| Autor: |
Mann FG; Departments of Genetics and Developmental Biology, Stanford University Medical Center, Stanford, California, United States of America., Van Nostrand EL; Department of Cellular and Molecular Medicine, Institute of Genomic Medicine, University of California, San Diego, La Jolla, California, United States of America., Friedland AE; Editas Medicine, Cambridge, Massachusetts, United States of America., Liu X; School of Life Sciences, Tsinghua University, Beijing, China., Kim SK; Departments of Genetics and Developmental Biology, Stanford University Medical Center, Stanford, California, United States of America. |
| Abstrakt: |
To understand the molecular processes underlying aging, we screened modENCODE ChIP-seq data to identify transcription factors that bind to age-regulated genes in C. elegans.
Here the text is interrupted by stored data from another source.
==> src/rtl/bffa_pkg.sv <==
// Shared types and constants for the bitmap first-free allocator.
// Used by bffa_ctrl, bffa_dp and the top level; no dependencies.
`default_nettype none

package bffa_pkg;

  // Bitmap geometry: the map is scanned one word per cycle
  localparam int MAP_BITS   = 128;
  localparam int WORD_BITS  = 16;
  localparam int NUM_WORDS  = MAP_BITS / WORD_BITS;
  localparam int WORD_IDX_W = $clog2(NUM_WORDS);
  localparam int BIT_IDX_W  = $clog2(WORD_BITS);
  localparam int POS_W      = $clog2(MAP_BITS);

  // Field and register widths
  localparam int CFG_W = 8;
  localparam int NUM_W = 8;

  localparam logic [NUM_W-1:0] COUNT_MAX   = {NUM_W{1'b1}};
  localparam logic [CFG_W-1:0] TOTAL_RESET = CFG_W'(1 << (CFG_W - 1));
  localparam logic [CFG_W-1:0] FIRST_RESET = '0;

  typedef enum logic [1:0] {
    ST_OK    = 2'd0,
    ST_FULL  = 2'd1,
    ST_RANGE = 2'd2
  } status_t;

  typedef enum logic {
    CMD_ALLOC = 1'b0,
    CMD_FREE  = 1'b1
  } cmd_code_t;

  typedef enum logic {
    REG_TOTAL_COUNT = 1'b0,
    REG_FIRST_INDEX = 1'b1
  } reg_idx_t;

  typedef enum logic [1:0] {
    S_IDLE,
    S_FREE,
    S_SCAN
  } state_t;

  // Controller to datapath
  typedef struct packed {
    logic load;
    logic advance;
    logic commit;
  } dp_cmd_t;

  // Datapath to controller
  typedef struct packed {
    logic scan_done;
  } dp_stat_t;

endpackage

`default_nettype wire

==> src/rtl/bffa_dp.sv <==
// Datapath of the allocator: bitmap words, config registers, scan logic,
// in-use count and the result register. Depends on bffa_pkg.
`default_nettype none

module bffa_dp
  import bffa_pkg::*;
(
  input  wire logic              clk,
  input  wire logic              rst_n,
  input  wire logic              cfg_wr_en,
  input  wire logic              cfg_addr,
  input  wire logic [CFG_W-1:0]  cfg_wdata,
  input  wire logic              in_cmd,
  input  wire logic [NUM_W-1:0]  in_number,
  input  wire dp_cmd_t           dp_cmd,
  output dp_stat_t               dp_stat,
  output logic [NUM_W-1:0]       out_granted,
  output logic [1:0]             out_status,
  output logic [NUM_W-1:0]       out_count
);

  logic [WORD_BITS-1:0]  map_r [NUM_WORDS];
  logic [CFG_W-1:0]      total_r;
  logic [CFG_W-1:0]      first_r;
  logic [NUM_W-1:0]      count_r;
  logic [NUM_W-1:0]      count_nxt;
  logic                  cmd_r;
  logic [NUM_W-1:0]      num_r;
  logic [WORD_IDX_W-1:0] word_idx_r;
  logic [NUM_W-1:0]      granted_r;
  logic [NUM_W-1:0]      granted_nxt;
  status_t               status_r;
  status_t               status_nxt;
  logic [NUM_W-1:0]      count_out_r;

  logic [CFG_W-1:0]      limit;
  logic [CFG_W-1:0]      limit_m1;
  logic                  range_empty;
  logic [WORD_IDX_W-1:0] last_word;
  logic [WORD_IDX_W-1:0] start_word;
  logic [WORD_BITS-1:0]  scan_word;
  logic [WORD_BITS-1:0]  avail;
  logic                  hit;
  logic [BIT_IDX_W-1:0]  hit_bit;
  logic [POS_W-1:0]      grant_pos;
  logic                  num_bad;
  logic [NUM_W-1:0]      num_m1;
  logic [NUM_W-1:0]      count_inc;
  logic [NUM_W-1:0]      count_dec;

  logic                  map_we;
  logic [WORD_IDX_W-1:0] map_waddr;
  logic [BIT_IDX_W-1:0]  map_wbit;
  logic                  map_wval;

  // Clamp the total to the map size and derive the scan window
  assign limit       = (total_r > CFG_W'(MAP_BITS)) ? CFG_W'(MAP_BITS) : total_r;
  assign limit_m1    = limit - CFG_W'(1);
  assign range_empty = (first_r >= limit);
  assign last_word   = limit_m1[POS_W-1:BIT_IDX_W];
  assign start_word  = first_r[POS_W-1:BIT_IDX_W];

  // Find clear bits of the current word inside the window
  assign scan_word = map_r[word_idx_r];

  always_comb begin
    logic [POS_W-1:0] pos;
    for (int j = 0; j < WORD_BITS; j++) begin
      pos      = {word_idx_r, BIT_IDX_W'(j)};
      avail[j] = !scan_word[j] && (CFG_W'(pos) >= first_r) && (CFG_W'(pos) < limit);
    end
  end

  // Lowest available bit wins
  always_comb begin
    hit_bit = '0;
    for (int j = WORD_BITS - 1; j >= 0; j--) begin
      if (avail[j]) begin
        hit_bit = BIT_IDX_W'(j);
      end
    end
  end

  assign hit       = |avail;
  assign grant_pos = {word_idx_r, hit_bit};

  assign dp_stat.scan_done = range_empty || hit || (word_idx_r == last_word);

  // Free-number checks and saturating count steps
  assign num_bad   = (num_r == '0) || (CFG_W'(num_r) > limit);
  assign num_m1    = num_r - NUM_W'(1);
  assign count_inc = (count_r == COUNT_MAX) ? count_r : count_r + NUM_W'(1);
  assign count_dec = (count_r == '0) ? count_r : count_r - NUM_W'(1);

  // Resolve the command at commit time
  always_comb begin
    count_nxt   = count_r;
    granted_nxt = '0;
    status_nxt  = ST_OK;
    map_we      = 1'b0;
    map_waddr   = word_idx_r;
    map_wbit    = hit_bit;
    map_wval    = 1'b1;
    if (cmd_r == CMD_FREE) begin
      map_waddr = num_m1[POS_W-1:BIT_IDX_W];
      map_wbit  = num_m1[BIT_IDX_W-1:0];
      map_wval  = 1'b0;
      if (num_bad) begin
        status_nxt = ST_RANGE;
      end else begin
        map_we    = 1'b1;
        count_nxt = count_dec;
      end
    end else begin
      if (hit && !range_empty) begin
        map_we      = 1'b1;
        count_nxt   = count_inc;
        granted_nxt = NUM_W'(grant_pos) + NUM_W'(1);
      end else begin
        status_nxt = ST_FULL;
      end
    end
  end

  // Config registers, bitmap and count
  always_ff @(posedge clk) begin
    if (!rst_n) begin
      total_r <= TOTAL_RESET;
      first_r <= FIRST_RESET;
      count_r <= '0;
      for (int w = 0; w < NUM_WORDS; w++) begin
        map_r[w] <= '0;
      end
    end else begin
      if (cfg_wr_en) begin
        case (reg_idx_t'(cfg_addr))
          REG_TOTAL_COUNT: total_r <= cfg_wdata;
          REG_FIRST_INDEX: first_r <= cfg_wdata;
          default: ;
        endcase
      end
      if (dp_cmd.commit) begin
        count_r <= count_nxt;
        if (map_we) begin
          map_r[map_waddr][map_wbit] <= map_wval;
        end
      end
    end
  end

  // Latch the command word, step the scan, load the result register
  always_ff @(posedge clk) begin
    if (dp_cmd.load) begin
      cmd_r      <= in_cmd;
      num_r      <= in_number;
      word_idx_r <= start_word;
    end else if (dp_cmd.advance) begin
      word_idx_r <= word_idx_r + WORD_IDX_W'(1);
    end
    if (dp_cmd.commit) begin
      granted_r   <= granted_nxt;
      status_r    <= status_nxt;
      count_out_r <= count_nxt;
    end
  end

  assign out_granted = granted_r;
  assign out_status  = status_r;
  assign out_count   = count_out_r;

endmodule

`default_nettype wire

==> src/rtl/bffa_ctrl.sv <==
// Controller of the allocator: command sequencing and the result-valid flag.
// Depends on bffa_pkg; drives bffa_dp through dp_cmd_t.
`default_nettype none

module bffa_ctrl
  import bffa_pkg::*;
(
  input  wire logic     clk,
  input  wire logic     rst_n,
  input  wire logic     in_tvalid,
  output logic          in_tready,
  input  wire logic     in_cmd,
  output logic          out_tvalid,
  input  wire logic     out_tready,
  output dp_cmd_t       dp_cmd,
  input  wire dp_stat_t dp_stat
);

  state_t state_r;
  state_t state_nxt;
  logic   out_valid_r;
  logic   out_valid_nxt;
  logic   slot_free;

  // Result register can take a word when empty or being drained
  assign slot_free = !out_valid_r || out_tready;

  always_ff @(posedge clk) begin
    if (!rst_n) begin
      state_r     <= S_IDLE;
      out_valid_r <= 1'b0;
    end else begin
      state_r     <= state_nxt;
      out_valid_r <= out_valid_nxt;
    end
  end

  // Next state and datapath commands
  always_comb begin
    state_nxt      = state_r;
    dp_cmd         = '0;
    in_tready      = 1'b0;
    case (state_r)
      S_IDLE: begin
        in_tready = 1'b1;
        if (in_tvalid) begin
          dp_cmd.load = 1'b1;
          state_nxt   = (in_cmd == CMD_FREE) ? S_FREE : S_SCAN;
        end
      end
      S_FREE: begin
        if (slot_free) begin
          dp_cmd.commit = 1'b1;
          state_nxt     = S_IDLE;
        end
      end
      S_SCAN: begin
        if (!dp_stat.scan_done) begin
          dp_cmd.advance = 1'b1;
        end else if (slot_free) begin
          dp_cmd.commit = 1'b1;
          state_nxt     = S_IDLE;
        end
      end
      default: begin
        state_nxt = S_IDLE;
      end
    endcase
    out_valid_nxt = dp_cmd.commit || (out_valid_r && !out_tready);
  end

  assign out_tvalid = out_valid_r;

`ifndef ASSERT_OFF
  // Never overwrite a result that is still waiting
  a_commit_slot: assert property (@(posedge clk) disable iff (!rst_n)
    dp_cmd.commit |-> (!out_valid_r || out_tready))
    else $error("commit while result register is occupied");

  // One command at a time: no accept right after an accept
  a_one_at_a_time: assert property (@(posedge clk) disable iff (!rst_n)
    (in_tvalid && in_tready) |=> !in_tready)
    else $error("input accepted while a command is in progress");

  // A new result only appears after a commit
  a_valid_source: assert property (@(posedge clk) disable iff (!rst_n)
    $rose(out_valid_r) |-> $past(dp_cmd.commit))
    else $error("result valid without commit");

  // Scan steps and loads are each exclusive with commit
  a_step_excl: assert property (@(posedge clk) disable iff (!rst_n)
    !(dp_cmd.advance && dp_cmd.commit) && !(dp_cmd.load && dp_cmd.commit))
    else $error("conflicting datapath commands");
`endif

endmodule

`default_nettype wire

==> src/rtl/bitmap_first_free_allocator.sv <==
// Top level of the bitmap first-free allocator: stream ports, config port.
// Depends on bffa_pkg, bffa_ctrl and bffa_dp.
//
//   channel  direction  handshake           payload
//   in_      slave      in_tvalid/in_tready  tuser: cmd; tdata: item_number
//   out_     master     out_tvalid/out_tready tdata: granted, status, count
//   cfg_     write      cfg_wr_en            cfg_addr, cfg_wdata
//
// A free is accepted in S_IDLE and committed in S_FREE before the next accept. An
// allocate scans 1..8 bitmap words at 16 bits per cycle, starting at the
// word holding first_index; the word scan sets the rate.
// Reset clears the whole bitmap and the count at once; no clearing pass.
// One result waits in the output register while the next command runs; that
// command holds at its final step until the register is drained.
`default_nettype none

module bitmap_first_free_allocator
  import bffa_pkg::*;
(
  input  wire logic              clk,
  input  wire logic              rst_n,
  input  wire logic              cfg_wr_en,
  input  wire logic              cfg_addr,
  input  wire logic [CFG_W-1:0]  cfg_wdata,
  input  wire logic              in_tvalid,
  output logic                   in_tready,
  input  wire logic [7:0]        in_tdata,   // [7:0] item_number
  input  wire logic              in_tuser,   // [0] cmd
  output logic                   out_tvalid,
  input  wire logic              out_tready,
  output logic [23:0]            out_tdata   // [7:0] granted_number, [9:8] status,
                                             // [17:10] in_use_count, [23:18] zero
);

  dp_cmd_t          dp_cmd;
  dp_stat_t         dp_stat;
  logic [NUM_W-1:0] granted;
  logic [1:0]       status;
  logic [NUM_W-1:0] count;

  bffa_ctrl u_ctrl (
    .clk        (clk),
    .rst_n      (rst_n),
    .in_tvalid  (in_tvalid),
    .in_tready  (in_tready),
    .in_cmd     (in_tuser),
    .out_tvalid (out_tvalid),
    .out_tready (out_tready),
    .dp_cmd     (dp_cmd),
    .dp_stat    (dp_stat)
  );

  bffa_dp u_dp (
    .clk         (clk),
    .rst_n       (rst_n),
    .cfg_wr_en   (cfg_wr_en),
    .cfg_addr    (cfg_addr),
    .cfg_wdata   (cfg_wdata),
    .in_cmd      (in_tuser),
    .in_number   (in_tdata[NUM_W-1:0]),
    .dp_cmd      (dp_cmd),
    .dp_stat     (dp_stat),
    .out_granted (granted),
    .out_status  (status),
    .out_count   (count)
  );

  // Pack the result word
  assign out_tdata = {6'b0, count, status, granted};

endmodule

`default_nettype wire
The most significant hit was the GATA transcription factor encoded by elt-2, which is responsible for inducing expression of intestinal genes during embryogenesis. Expression of ELT-2 decreases during aging, beginning in middle age. We identified genes regulated by ELT-2 in the intestine during embryogenesis, and then showed that these developmental genes markedly decrease in expression as worms grow old. Overexpression of elt-2 extends lifespan and slows the rate of gene expression changes that occur during normal aging. Thus, our results identify the developmental regulator ELT-2 as a major driver of normal aging in C. elegans. |